In many recent interviews, Fed Chairman Jerome Powell has repeatedly mentioned that ensuring the smooth functioning of money markets is a key goal of the Fed's recent monetary policy actions. I want to know how exactly do their policy actions achieve this. Money markets are the markets that deal with short-term borrowing and lending in the economy and instruments traded in these markets include short-term treasury bills, commercial paper and mortgage- and asset-backed securities. What I interpret from what he said is that the price mechanism in these markets is not functioning optimally (i.e. some form of market failure) and that government intervention is required to restore proper market functioning. From the policy actions listed in this article, it seems that the most relevant ones would be the lowering of interest rates and the increase in asset purchases. In essence, I would like to know what problems in the money market is the chairman referring to and why the Fed's policy actions would resolve this problem.
Money markets are where financial institutions and corporates access short-term funding. One money market where the Fed has intervened directly is the overnight repo market where overnight loans ("repurchase agreements") are made in exchange for high quality collateral such as Treasuries. It is arguably the most important money market in the world, with volume---the demand of the financial system for overnight cash---up to 1 trillion USD.
The overnight repo rate is determined by supply and demand for overnight cash.
...what [potential] problems in the money market is the chairman referring to...
If the spread between overnight repo rate and the Fed's policy rate (fed funds rate) is too wide, it could be symptomatic of:
- The Fed's monetary policy is not being effectively transmitted.
- Shortage of cash in the financial system.
Typically, the spread is in single-digits basis points. This slightly higher rate of interest in the repo market is normally sufficient to induce (big) banks to lend out their cash reserves held at the Fed.
As mentioned by @Henry, there was a September 2019 episode where the overnight repo rate shot up to 10%, or about 800 basis points over the then-policy rate.
This points to severe imbalance of supply and demand for overnight cash.
...why the Fed's policy actions would resolve this problem...
After the September 2019 spike, the Fed responded by simply flooding the market with cash, increasing supply to meet funding demand. The NY Fed started making overnight loans in the repo market, later expanding into two-week loans, as well as purchasing short-dated Treasuries.
(The fact that such measures were effective indicates that the spike was a liquidity event, rather than credit event. The unwillingness of banks to lend was not due to concerns of counterparty credit-worthiness. There are several possible reasons that bank were unwilling to lend. One is that reserves held at the Fed is allocated to satisfy capital requirements, as mentioned by @Henry. There was also a concurrent unwinding of the Fed's QE balance sheet, which takes cash away from banks.)

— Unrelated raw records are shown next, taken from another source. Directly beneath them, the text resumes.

**src/rtl/frac_baud_pkg.sv**
```systemverilog
package frac_baud_pkg;
    localparam int DEF_CD_W = 16;
    localparam int DEF_FP_W = 3;
    localparam int SAMP_W   = 4;

    typedef enum logic {
        OVS_X16 = 1'b0,
        OVS_X8  = 1'b1
    } ovs_e;
endpackage

```
**src/rtl/frac_phase_acc.sv**
```systemverilog
module frac_phase_acc #(
    parameter int FP_W = 3
) (
    input  logic            clk,
    input  logic            rst_n,
    input  logic            clear,
    input  logic            step,
    input  logic [FP_W-1:0] frac,
    output logic            stretch
);
    typedef struct packed {
        logic [FP_W-1:0] acc;
    } acc_st_t;

    acc_st_t st_d, st_q;
    logic [FP_W:0] sum;

    always_comb begin
        sum     = {1'b0, st_q.acc} + {1'b0, frac};
        stretch = sum[FP_W];
        st_d    = st_q;
        if (clear)
            st_d.acc = '0;
        else if (step)
            st_d.acc = sum[FP_W-1:0];
    end

    always_ff @(posedge clk or negedge rst_n) begin
        if (!rst_n) st_q <= '0;
        else        st_q <= st_d;
    end

    assert_acc_cleared_R10: assert property (@(posedge clk) disable iff (!rst_n)
        clear |=> st_q.acc == '0);
endmodule

```
**src/rtl/baud_period_ctr.sv**
```systemverilog
module baud_period_ctr #(
    parameter int CD_W = 16
) (
    input  logic            clk,
    input  logic            rst_n,
    input  logic            clear,
    input  logic            active,
    input  logic [CD_W-1:0] div_int,
    input  logic            stretch,
    output logic            tick
);
    typedef struct packed {
        logic [CD_W-1:0] cnt;
    } ctr_st_t;

    ctr_st_t st_d, st_q;
    logic [CD_W-1:0] last_val;

    always_comb begin
        last_val = stretch ? div_int : div_int - 1'b1;
        tick     = active && !clear && (st_q.cnt == last_val);
        st_d     = st_q;
        if (clear || tick)
            st_d.cnt = '0;
        else
            st_d.cnt = st_q.cnt + 1'b1;
    end

    always_ff @(posedge clk or negedge rst_n) begin
        if (!rst_n) st_q <= '0;
        else        st_q <= st_d;
    end

    assert_cnt_bound_R3: assert property (@(posedge clk) disable iff (!rst_n)
        (active && !clear) |-> st_q.cnt <= div_int);
    assert_stretch_len_R4: assert property (@(posedge clk) disable iff (!rst_n)
        (tick && stretch) |-> st_q.cnt == div_int);
    assert_cnt_cleared_R10: assert property (@(posedge clk) disable iff (!rst_n)
        clear |=> st_q.cnt == '0);
endmodule

```
**src/rtl/sample_div_ctr.sv**
```systemverilog
module sample_div_ctr
    import frac_baud_pkg::*;
#(
    parameter int SW = SAMP_W
) (
    input  logic clk,
    input  logic rst_n,
    input  logic clear,
    input  logic step,
    input  ovs_e ovs,
    output logic bit_out
);
    localparam logic [SW-1:0] LAST_X16 = SW'((1 << SW) - 1);
    localparam logic [SW-1:0] LAST_X8  = SW'((1 << (SW - 1)) - 1);

    typedef struct packed {
        logic [SW-1:0] samp;
    } samp_st_t;

    samp_st_t st_d, st_q;
    logic at_last;

    always_comb begin
        at_last = (st_q.samp == ((ovs == OVS_X8) ? LAST_X8 : LAST_X16));
        bit_out = step && at_last;
        st_d    = st_q;
        if (clear || bit_out)
            st_d.samp = '0;
        else if (step)
            st_d.samp = st_q.samp + 1'b1;
    end

    always_ff @(posedge clk or negedge rst_n) begin
        if (!rst_n) st_q <= '0;
        else        st_q <= st_d;
    end

    assert_samp_bound_R2: assert property (@(posedge clk) disable iff (!rst_n)
        (ovs == OVS_X8 && !clear) |-> st_q.samp <= LAST_X8);
    assert_samp_cleared_R10: assert property (@(posedge clk) disable iff (!rst_n)
        clear |=> st_q.samp == '0);
endmodule

```
**src/rtl/frac_baud_gen.sv**
```systemverilog
module frac_baud_gen
    import frac_baud_pkg::*;
#(
    parameter int CD_W = DEF_CD_W,
    parameter int FP_W = DEF_FP_W
) (
    input  logic            clk,
    input  logic            rst_n,
    input  logic [CD_W-1:0] div_int,
    input  logic [FP_W-1:0] div_frac,
    input  logic            ovs_sel,
    input  logic            en,
    output logic            sample_tick,
    output logic            bit_tick
);
    typedef struct packed {
        logic            active;
        logic [CD_W-1:0] cd;
        logic [FP_W-1:0] fp;
        logic            ovs;
    } cfg_t;

    cfg_t cfg_now, cfg_d, cfg_q;
    logic active, changed, clear, stretch;
    ovs_e ovs;

    always_comb begin
        active  = en && (div_int != '0);
        cfg_now = '{active: active, cd: div_int, fp: div_frac, ovs: ovs_sel};
        changed = (cfg_now != cfg_q);
        clear   = changed || !active;
        ovs     = ovs_e'(ovs_sel);
        cfg_d   = cfg_now;
    end

    always_ff @(posedge clk or negedge rst_n) begin
        if (!rst_n) cfg_q <= '0;
        else        cfg_q <= cfg_d;
    end

    frac_phase_acc #(.FP_W(FP_W)) u_acc (
        .clk     (clk),
        .rst_n   (rst_n),
        .clear   (clear),
        .step    (sample_tick),
        .frac    (div_frac),
        .stretch (stretch)
    );

    baud_period_ctr #(.CD_W(CD_W)) u_period (
        .clk     (clk),
        .rst_n   (rst_n),
        .clear   (clear),
        .active  (active),
        .div_int (div_int),
        .stretch (stretch),
        .tick    (sample_tick)
    );

    sample_div_ctr #(.SW(SAMP_W)) u_samp (
        .clk     (clk),
        .rst_n   (rst_n),
        .clear   (clear),
        .step    (sample_tick),
        .ovs     (ovs),
        .bit_out (bit_tick)
    );

    assert_off_silent_R7: assert property (@(posedge clk) disable iff (!rst_n)
        (!en || div_int == '0) |-> (!sample_tick && !bit_tick));
    assert_bit_on_sample_R9: assert property (@(posedge clk) disable iff (!rst_n)
        bit_tick |-> sample_tick);
endmodule

```
**config.mk**
```make
export PLATFORM = sky130hd
export DESIGN_NAME = frac_baud_gen
export DESIGN_NICKNAME = d
export VERILOG_FILES = /design/src/rtl/frac_baud_pkg.sv /design/src/rtl/frac_phase_acc.sv /design/src/rtl/baud_period_ctr.sv /design/src/rtl/sample_div_ctr.sv /design/src/rtl/frac_baud_gen.sv
export SDC_FILE = /design/constraint.sdc
export NUM_CORES = 1
export LEC_CHECK = 0
export BUFFER_PORTS_ARGS = -buffer_cell sky130_fd_sc_hd__buf_2
export CORE_ASPECT_RATIO = 1.75
export CORE_MARGIN = 10
export CORE_UTILIZATION = 53
export CTS_BUF_LIST = sky130_fd_sc_hd__clkbuf_8 sky130_fd_sc_hd__clkbuf_16
export CTS_CLUSTER_SIZE = 28
export DETAILED_ROUTE_END_ITERATION = 7
export GPL_TIMING_DRIVEN = 0
export PLACE_DENSITY = 0.75
export SYNTH_ARGS = -nofsm -noshare
export SYNTH_HDL_FRONTEND = slang
export SYNTH_SLANG_ARGS = --single-unit
```
**constraint.sdc**
```tcl
create_clock -name clk -period 2.8 [get_ports clk]
set_clock_uncertainty 0.1 [all_clocks]
set_input_delay 0 -clock clk [delete_from_list [all_inputs] [get_ports clk]]
set_output_delay 0 -clock clk [all_outputs]
set_load 0.01 [all_outputs]
```
==> After elaboration in Yosys (flattened, before gate mapping) <==
Index checks and enable logic that the tools add are counted.
{ "word_totals": {"ff_bits": 44, "wordCells": 33} }
{ "classes": {"add_sub_neg": 4, "eq_ne": 3, "mux": 7, "reduce_logical": 12} }
{ "op_table": {"columns": ["op", "n"], "rows": [
  ["$mux W16", 2],
  ["$ne A21 B21 Y1", 1],
  ["$add A16 B1 Y16 const B", 1],
  ["$eq A16 B16 Y1", 1],
  ["$reduce_bool A16 Y1", 1],
  ["$sub A16 B1 Y16 const B", 1],
  ["$mux W4", 3],
  ["$mux W3", 2],
  ["$add A3 B3 Y4", 1],
  ["$add A4 B1 Y4 const B", 1],
  ["$eq A4 B4 Y1", 1],
  ["$logic_and A1 B1 Y1", 4],
  ["$reduce_bool A2 Y1", 2],
  ["$logic_or A1 B1 Y1", 3],
  ["$logic_not A1 Y1", 2]
]} }

==> Depth between registers and ports, before layout <==
Gate-level depths: netlist of run 1.
{ "logic_depth": {"depth_word": 10, "depth_mapped": 12, "depth_no_buf": 10} }

==> Hierarchy <==
Synthesis of run 1 repeated with hierarchy kept, for this count alone.
{ "hier_totals": {"hier_cells": 253, "hier_area_um2": 2625.0} }
{ "by_module_without_submodules": {"columns": ["mod", "instances", "cells_each", "area_each_um2", "seq_area_each_um2"], "rows": [
  ["baud_period_ctr", 1, 157, 1391.3, 400.4],
  ["frac_baud_gen", 1, 55, 785.8, 525.5],
  ["sample_div_ctr", 1, 25, 246.5, 100.1],
  ["frac_phase_acc", 1, 16, 201.4, 75.1]
]} }

==> Least setup slack after synthesis of run 1 <==
OpenSTA, ideal clock, no wires.
{ "synth_path": {"path_kind": "register to register", "start": "register u_acc.st_q[1] (netlist bit)", "end": "register u_acc.st_q[1] (netlist bit)", "setup_ns": 0.074, "arrival_time_ns": 2.839, "required_time_ns": 2.626, "slack_ns": -0.213, "path_stages_with_launch": 12, "synth_period_minus_slack_ns": 3.013, "cell_sequence": "dfrtp_1 ha_1 a21o_1 a21o_1 buf_6 or4_1 a222oi_1 o2111ai_1 nor4b_2 buf_4 mux2i_1 nor2b_1"} }
{ "synth_between": {"elab_chain_cells": 5, "word_cells_on_any_way": 7, "classes_between": "1 x add/sub; 1 x eq/ne; 3 x mux; 2 x reduce/logical"} }
{ "synth_lines": {"columns": ["item", "line_no", "rtl"], "rows": [
  ["from (decl)", "frac_phase_acc.sv:15", "acc_st_t st_d, st_q;"],
  ["from (signal assigned)", "frac_phase_acc.sv:30", "else st_q <= st_d;"],
  ["$add A3 B3 Y4 (*)", "frac_phase_acc.sv:19", "sum = {1'b0, st_q.acc} + {1'b0, frac};"],
  ["$mux W16", "baud_period_ctr.sv:20", "last_val = stretch ? div_int : div_int - 1'b1;"],
  ["$eq A16 B16 Y1", "baud_period_ctr.sv:21", "tick = active && !clear && (st_q.cnt == last_val);"],
  ["$logic_and A1 B1 Y1", "baud_period_ctr.sv:21", null],
  ["$reduce_bool A2 Y1 (no source line)", null, null]
]} }
Mark *: on every way between the ends. The rest lies on a longest branch, timed or not. The select of a mux whose other input is x is not followed.
A chain may end at the register's enable or synchronous reset.

==> Worst setup path in the final report of run 1 <==
Ends and elaborated chain as after synthesis.

==> summary.md, run 1 <==
| Metric | Value |
|---|---|
| Synth Area in Compound Gates | under 10% |
| Post-synthesis register bit count | 44 |
| Area of the mapped netlist | 2600 sq um |
| Cells along the critical path | buf_4 -> buf_4 -> buf_4 -> buf_4 -> buf_4 -> buf_4 -> buf_4 -> buf_4 -> buf_4 -> buf_4 -> buf_4 -> buf_4 -> buf_4 -> buf_4 -> buf_4 -> buf_4 -> buf_6 -> buf_6 -> inv_4 -> fa_1 -> mux2i_1 -> nor2b_2 |
| Largest family of logic cells by synthesized area | simple AND/OR/NAND/NOR gates |
| Final wirelength | 7260 um |
| Adder-Cell Fraction of Synth Area | around 3.7% |
| Core area | 4710 sq um |
| Die span in x | 73.0 um |
| Iter 0 DRT Violations | between 150 and 200 |
| CTS tree | yes |
| Leak | approximately 1.5 nW |
| HP Start | div_frac[0] |
| Vias per cell | 5.82 |
| First-pass GRT wire length | 10800 um |
| Violated checks | setup timing |
| Synth warnings | 0 |
| Status | complete, but fails checks |
| Final worst slack | -0.797 ns |
| F_max | 278 MHz |
| Clk buf depth | 2 |
| Pre-Repair DR Iteration Count | 4 |
| Dpl hpwl | around 4600 um |
| RSZ-0062 raised after global routing | true |
| Total CTS buffers | 5 |
| GR Overflow Total | 0 |
| GR Util met3 | 3.67% |
| Die height | 113 um |
| Initial antenna violation count | 0 |
| Worst Setup Path Type | flip-flop to flip-flop |
| IO Pins | 25 |
| Setup crit end kind | flip-flop |
| Slew headroom | between 30% and 40% |
| Share of the synthesized area in the top cell type | 42.3% |
| Most frequent cell on the critical path | buf_4 |
| Fin util | 74.9% |
| Placement Setup Slack | -0.461 ns |
| Simple-gate portion of the synthesized area | 21.2% |
| Max IR drop VDD | about 380 uV |
| Vias in the first global route | 2340 |
| Post-route ant nets | 0 |
| Launch point of the worst reg-to-reg path | u_acc.st_q[1]$_DFFE_PN0N_ |
| Pwr dens | between 300 and 400 nW/um^2 |
| Starting Density | 55.3% |
| Reg2reg end | u_acc.st_q[1]$_DFFE_PN0N_ |
| Placer Congestion | 0.864 |
| Syn Nets | about 290 |
| Hold Fails Final Rpt | 0 |
| DR vias | between 2000 and 2500 |
| Worst path bufs/invs | 19 |
| Setup_tns | -13.27 ns |
| Post-Synth XOR/XNOR Area | a little under a fifth |
| Largest net degree at the start of global routing | 45 |
| Reg2Reg Setup Slack | -0.80 ns |
| Mux cell area share after synthesis | 1.92% |
| Crit path DAT | 3.74 ns |
| Latest clock arrival within the worst-skew pair | 0.30 ns |
| Grt met1 use | 16.0% |
| Ys flop type | dfrtp_1 |
| Highest-delay cell along the critical path | dfrtp_1 |
| Startpoint Class | flip-flop |
| H-tree levels | 2 |
| Drt drc | 0 |
| Fin area | 3530 sq um |
| Hold Slack | between 0.08 and 0.09 ns |
| Number of flops mapped to enable cells by yosys | 0 |
| TritonCTS Sinks | 44 |
| Synth area leaders | dfrtp_1 (42%), xnor2_1 (9.8%), xor2_1 (8.7%) |
| Number of distinct library cells after synthesis | 49 |
| Max-cap violations | 0 |
| Layout Nets | 374 |
| Wire per inst | 18.3 um |
| Max-slew violations | 0 |
| Post-Syn Area per Cell | roughly 10 sq um |
| Hold-critical path depth | 4 |
| Clock root buffer master | clkbuf_8 |
| Synth-to-Final Area Change | 35.4% |
| M2 GR Usage | 29.4% |
| Number of antenna diodes | 0 |
| Seq/Total Area, Yosys | 42.3% |
| Crit share post-route | 128% |
| Final setup viols | 25 |
| Synth area leader | dfrtp_1 |
| Endpoint of the worst hold path | u_acc.st_q[0]$_DFFE_PN0N_ |
| Worst path top cell family by delay | buffers and inverters |
| Post-route minimum period | about 3.6 ns |
| Worst path required time | slightly below 3 ns |
| # rows | 33 |
| Layout cells sized above 1 | 29.6% |
| Syn Inst Count | 261 |
| Port Buffers | 24 |
| Crit-path max cell delay | between 0.4 and 0.5 ns |
| DP Area | 2810 sq um |
| CP max FO | 2 |
| GRT Overall Usage | approximately 16% |
| Grt peak-use layer | met2 |
| Async SR Flop Fraction | 100% |
| R2R depth | 22 |
| Worst-Margin Slew | 0.983 ns |
| Die area | 8230 sq um |
| Hold WC Path Type | input port to flip-flop |
| Clock transition at the registers of the reported paths | ~0.090 ns |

The Fed is currently maintaining its repo facilities, By doing so, the Fed signals to the market that it is willing to step in as, to mis-use terminology somewhat, "lender of last resort".
In another money market, the purchase of short-term commercial paper by the Fed has a similar effect, on funding for businesses instead of banks. It is meant to ensure that demand of short-term credit for businesses is met.
...it seems that the most relevant ones would be the lowering of interest rates and the increase in asset purchases.
I would say those measures constitute a different aspect of monetary policy. (Whether purchasing short-dated securities is the same as QE is a different question.)